I've also learned that my family is incredibly gracious with me. Nobody has made a comment about the messiness of the house, or my excessive laying around,moaning and groaning. It's as if they instinctively know something that I keep losing sight of...there will be and end to it...and even more importantly, there's a purpose behind it. A little life.

Soon, (please God let it be very, very soon) I will stop feeling like I want to barf all day every day. I will have get the energy back. I will take pictures of them once again. I will be me again...eventually ;)




Tuesday, October 13, 2009

Oh That Kid...


Jake, our four year old, has been coming up with some crazy stuff lately.

He particularly likes to tell stories...which is a nice way of saying he lies. It's not hard to figure out the difference between his lie and the truth because he always follows up the humdinger with I'm not even kidding.

Here's some things we heard from his mouth just the past few days:

  • I hope we have a baby sister, then she can be my slave. (He's apparently a chauvinist already)
  • I want to go with dad, I don't want to stay home with mom, she's naughty to me. (Which made me utter...I'll show you naughty...)
  • Mrs. Simons (his preschool teacher) lives at the school...she told me. I'm not even kidding.
This is the same kid who won't dress himself in the morning because he just can't... yet asks me not to walk him into preschool anymore because he's too big for that.

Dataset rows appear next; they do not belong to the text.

**src/lcd4_pkg.sv**
```systemverilog
// Shared types, command codes, and wake-up tables for the 4-bit LCD write sequencer.
`default_nettype none

package lcd4_pkg;

    // Request command codes.
    localparam logic [1:0] CMD_WAKE  = 2'd0;
    localparam logic [1:0] CMD_INSTR = 2'd1;
    localparam logic [1:0] CMD_DATA  = 2'd2;

    // Timing constants in microseconds.
    localparam logic [13:0] POWER_UP_WAIT_US = 14'd16000;
    localparam logic [16:0] INSTR_WAIT_US    = 17'd40;
    localparam logic [16:0] DATA_WAIT_US     = 17'd43;

    // Width of the wait sum and index of the final wake-up command.
    localparam int unsigned WAIT_W    = 17;
    localparam logic [3:0]  WAKE_LAST = 4'd9;

    // Request and transfer payloads.
    typedef struct packed {
        logic [1:0]  command;
        logic [7:0]  byte_value;
        logic [15:0] extra_wait_us;
    } req_t;

    typedef struct packed {
        logic        reg_select;
        logic [3:0]  nibble;
        logic [13:0] wait_before_us;
        logic [16:0] wait_after_us;
        logic        last_transfer;
    } xfer_t;

    // Sequencer states.
    typedef enum logic [1:0] {
        ST_IDLE,
        ST_LOAD,
        ST_HI,
        ST_LO
    } state_t;

    // Instruction bytes of the power-on sequence.
    function automatic logic [7:0] wake_byte(input logic [3:0] idx);
        logic [7:0] b;
        case (idx)
            4'd0:    b = 8'h30;
            4'd1:    b = 8'h30;
            4'd2:    b = 8'h30;
            4'd3:    b = 8'h20;
            4'd4:    b = 8'h28;
            4'd5:    b = 8'h08;
            4'd6:    b = 8'h01;
            4'd7:    b = 8'h06;
            4'd8:    b = 8'h80;
            4'd9:    b = 8'h0C;
            default: b = 8'h00;
        endcase
        return b;
    endfunction

    // Extra settle time after each command of the power-on sequence.
    function automatic logic [15:0] wake_extra(input logic [3:0] idx);
        logic [15:0] w;
        case (idx)
            4'd0:    w = 16'd5000;
            4'd1:    w = 16'd150;
            4'd2:    w = 16'd1;
            4'd6:    w = 16'd2000;
            4'd9:    w = 16'd40;
            default: w = 16'd0;
        endcase
        return w;
    endfunction

endpackage

`default_nettype wire

```
**src/lcd4_serial_add.sv**
```systemverilog
// Bit-serial adder that sums two operands one bit per cycle, LSB first.
`default_nettype none

module lcd4_serial_add #(
    parameter int unsigned WIDTH = 17
) (
    input  wire logic             aclk,
    input  wire logic             aresetn,
    input  wire logic             start,
    input  wire logic [WIDTH-1:0] op_a,
    input  wire logic [WIDTH-1:0] op_b,
    output logic                  done,
    output logic [WIDTH-1:0]      sum
);

    localparam int unsigned CNT_W = $clog2(WIDTH + 1);

    logic [CNT_W-1:0] cnt_reg;
    logic [WIDTH-1:0] a_reg;
    logic [WIDTH-1:0] b_reg;
    logic [WIDTH-1:0] sum_reg;
    logic             carry_reg;
    logic             bit_sum;
    logic             bit_carry;

    // One full-adder cell works on the low bits of the operand shifters.
    assign bit_sum   = a_reg[0] ^ b_reg[0] ^ carry_reg;
    assign bit_carry = (a_reg[0] & b_reg[0]) | (carry_reg & (a_reg[0] ^ b_reg[0]));

    // Bit counter; the sum is complete when it reaches zero.
    always_ff @(posedge aclk) begin
        if (!aresetn) begin
            cnt_reg <= '0;
        end else if (start) begin
            cnt_reg <= CNT_W'(WIDTH);
        end else if (cnt_reg != '0) begin
            cnt_reg <= cnt_reg - 1'b1;
        end
    end

    // Operand and sum shifters.
    always_ff @(posedge aclk) begin
        if (start) begin
            a_reg     <= op_a;
            b_reg     <= op_b;
            carry_reg <= 1'b0;
        end else if (cnt_reg != '0) begin
            a_reg     <= {1'b0, a_reg[WIDTH-1:1]};
            b_reg     <= {1'b0, b_reg[WIDTH-1:1]};
            carry_reg <= bit_carry;
            sum_reg   <= {bit_sum, sum_reg[WIDTH-1:1]};
        end
    end

    assign done = (cnt_reg == '0);
    assign sum  = sum_reg;

endmodule

`default_nettype wire

```
**src/lcd_4bit_write_sequencer.sv**
```systemverilog
// Top level of the 4-bit character LCD write sequencer.
//
// The s_ channel takes one request: a wake-up, an instruction byte, or a
// data byte. The m_ channel delivers two nibble transfers per byte, high
// nibble first, each with its register-select level, the wait before it,
// the wait after its enable pulse, and a flag on the final transfer.
// A byte request holds the sequencer from acceptance to the next
// acceptance through the accept, the load, and a bit-serial add of the
// base wait and the extra wait, which sets the pace. With no stall the
// high nibble is registered from the HI state after the load, and the low
// nibble from the LO state once the add is complete. A wake-up request
// replays the ten power-on bytes. A new request is taken only once the
// previous one has handed its last transfer to the output register;
// command code 3 is taken and dropped with no transfers. Reset returns the
// sequencer to idle and empties the output register. When the receiver
// stalls, the finished transfer waits in the output register and the
// sequencer holds until that register frees.
`default_nettype none

module lcd_4bit_write_sequencer (
    input  wire logic           aclk,
    input  wire logic           aresetn,
    input  wire logic           s_valid,
    output logic                s_ready,
    input  wire lcd4_pkg::req_t s_req,
    output logic                m_valid,
    input  wire logic           m_ready,
    output lcd4_pkg::xfer_t     m_xfer
);

    lcd4_pkg::state_t state_reg;
    lcd4_pkg::state_t state_next;
    logic [1:0]       cmd_reg;
    logic [7:0]       byte_sh_reg;
    logic [15:0]      extra_reg;
    logic [3:0]       idx_reg;
    logic             m_valid_reg;
    lcd4_pkg::xfer_t  m_xfer_reg;

    logic                          is_wake;
    logic                          is_data;
    logic                          out_free;
    logic                          req_ok;
    logic                          add_start;
    logic                          add_done;
    logic                          emit_hi;
    logic                          emit_lo;
    logic [7:0]                    cur_byte;
    logic [15:0]                   cur_extra;
    logic [lcd4_pkg::WAIT_W-1:0]   base_wait;
    logic [lcd4_pkg::WAIT_W-1:0]   wait_sum;

    assign is_wake  = (cmd_reg == lcd4_pkg::CMD_WAKE);
    assign is_data  = (cmd_reg == lcd4_pkg::CMD_DATA);
    assign out_free = !m_valid_reg || m_ready;
    assign s_ready  = (state_reg == lcd4_pkg::ST_IDLE);
    assign req_ok   = (s_req.command == lcd4_pkg::CMD_WAKE)
                   || (s_req.command == lcd4_pkg::CMD_INSTR)
                   || (s_req.command == lcd4_pkg::CMD_DATA);

    // Byte and extra wait of the current step: table entry or request fields.
    assign cur_byte  = is_wake ? lcd4_pkg::wake_byte(idx_reg) : byte_sh_reg;
    assign cur_extra = is_wake ? lcd4_pkg::wake_extra(idx_reg) : extra_reg;
    assign base_wait = is_data ? lcd4_pkg::DATA_WAIT_US : lcd4_pkg::INSTR_WAIT_US;

    // Serial adder for the wait after the low nibble.
    lcd4_serial_add #(
        .WIDTH (lcd4_pkg::WAIT_W)
    ) u_add (
        .aclk    (aclk),
        .aresetn (aresetn),
        .start   (add_start),
        .op_a    (base_wait),
        .op_b    ({1'b0, cur_extra}),
        .done    (add_done),
        .sum     (wait_sum)
    );

    // Next state and step controls.
    always_comb begin
        state_next = state_reg;
        add_start  = 1'b0;
        emit_hi    = 1'b0;
        emit_lo    = 1'b0;
        unique case (state_reg)
            lcd4_pkg::ST_IDLE: begin
                if (s_valid && req_ok) begin
                    state_next = lcd4_pkg::ST_LOAD;
                end
            end
            lcd4_pkg::ST_LOAD: begin
                add_start  = 1'b1;
                state_next = lcd4_pkg::ST_HI;
            end
            lcd4_pkg::ST_HI: begin
                if (out_free) begin
                    emit_hi    = 1'b1;
                    state_next = lcd4_pkg::ST_LO;
                end
            end
            lcd4_pkg::ST_LO: begin
                if (out_free && add_done) begin
                    emit_lo = 1'b1;
                    if (is_wake && idx_reg != lcd4_pkg::WAKE_LAST) begin
                        state_next = lcd4_pkg::ST_LOAD;
                    end else begin
                        state_next = lcd4_pkg::ST_IDLE;
                    end
                end
            end
            default: begin
                state_next = lcd4_pkg::ST_IDLE;
            end
        endcase
    end

    // Control registers.
    always_ff @(posedge aclk) begin
        if (!aresetn) begin
            state_reg   <= lcd4_pkg::ST_IDLE;
            m_valid_reg <= 1'b0;
        end else begin
            state_reg <= state_next;
            if (emit_hi || emit_lo) begin
                m_valid_reg <= 1'b1;
            end else if (m_ready) begin
                m_valid_reg <= 1'b0;
            end
        end
    end

    // Request fields, the nibble shifter, and the step index.
    always_ff @(posedge aclk) begin
        if (s_valid && s_ready) begin
            cmd_reg     <= s_req.command;
            byte_sh_reg <= s_req.byte_value;
            extra_reg   <= s_req.extra_wait_us;
            idx_reg     <= '0;
        end else if (state_reg == lcd4_pkg::ST_LOAD) begin
            byte_sh_reg <= cur_byte;
        end else if (emit_hi) begin
            byte_sh_reg <= {byte_sh_reg[3:0], 4'h0};
        end else if (emit_lo) begin
            idx_reg <= idx_reg + 1'b1;
        end
    end

    // Output register: one nibble transfer at a time on the m_ side.
    always_ff @(posedge aclk) begin
        if (emit_hi) begin
            m_xfer_reg.reg_select     <= is_data;
            m_xfer_reg.nibble         <= byte_sh_reg[7:4];
            m_xfer_reg.wait_before_us <= (is_wake && idx_reg == '0)
                                         ? lcd4_pkg::POWER_UP_WAIT_US : 14'd0;
            m_xfer_reg.wait_after_us  <= '0;
            m_xfer_reg.last_transfer  <= 1'b0;
        end else if (emit_lo) begin
            m_xfer_reg.reg_select     <= is_data;
            m_xfer_reg.nibble         <= byte_sh_reg[7:4];
            m_xfer_reg.wait_before_us <= '0;
            m_xfer_reg.wait_after_us  <= wait_sum;
            m_xfer_reg.last_transfer  <= !is_wake || (idx_reg == lcd4_pkg::WAKE_LAST);
        end
    end

    assign m_valid = m_valid_reg;
    assign m_xfer  = m_xfer_reg;

    // A final transfer always carries at least the instruction settle time.
    a_last_wait: assert property (@(posedge aclk) disable iff (!aresetn)
        m_valid && m_xfer.last_transfer |-> m_xfer.wait_after_us >= 17'd40)
        else $error("final transfer has a short settle time");

    // The power-up delay only leads the first wake-up nibble.
    a_power_up: assert property (@(posedge aclk) disable iff (!aresetn)
        m_valid && m_xfer.wait_before_us != 14'd0
            |-> !m_xfer.reg_select && m_xfer.nibble == 4'h3)
        else $error("power-up delay on an unexpected transfer");

    // Data transfers settle for at least 43 us after the low nibble.
    a_data_wait: assert property (@(posedge aclk) disable iff (!aresetn)
        m_valid && m_xfer.reg_select
            |-> m_xfer.wait_after_us == 17'd0 || m_xfer.wait_after_us >= 17'd43)
        else $error("data transfer settle time below minimum");

    // The adder is idle whenever a new request can be taken.
    a_add_idle: assert property (@(posedge aclk) disable iff (!aresetn)
        s_ready |-> add_done)
        else $error("adder busy while idle");

    // A low nibble is sent only once the wait sum is complete.
    a_emit_lo: assert property (@(posedge aclk) disable iff (!aresetn)
        emit_lo |-> add_done && state_reg == lcd4_pkg::ST_LO)
        else $error("low nibble sent before the wait sum was ready");

endmodule

`default_nettype wire
```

He's the kid who comes down the stairs 500 times after being tucked in for the night. Each time with a convincing story and dimpled smile while saying "I'm sawee mama"

He's also quite insistent that "Corn" would be a great name for the new baby.

He thinks he's got me fooled. He thinks he's got me wrapped around that dimpled smile. And he does. For now. I wish I could bottle up his four year old cuteness...even the "story-telling."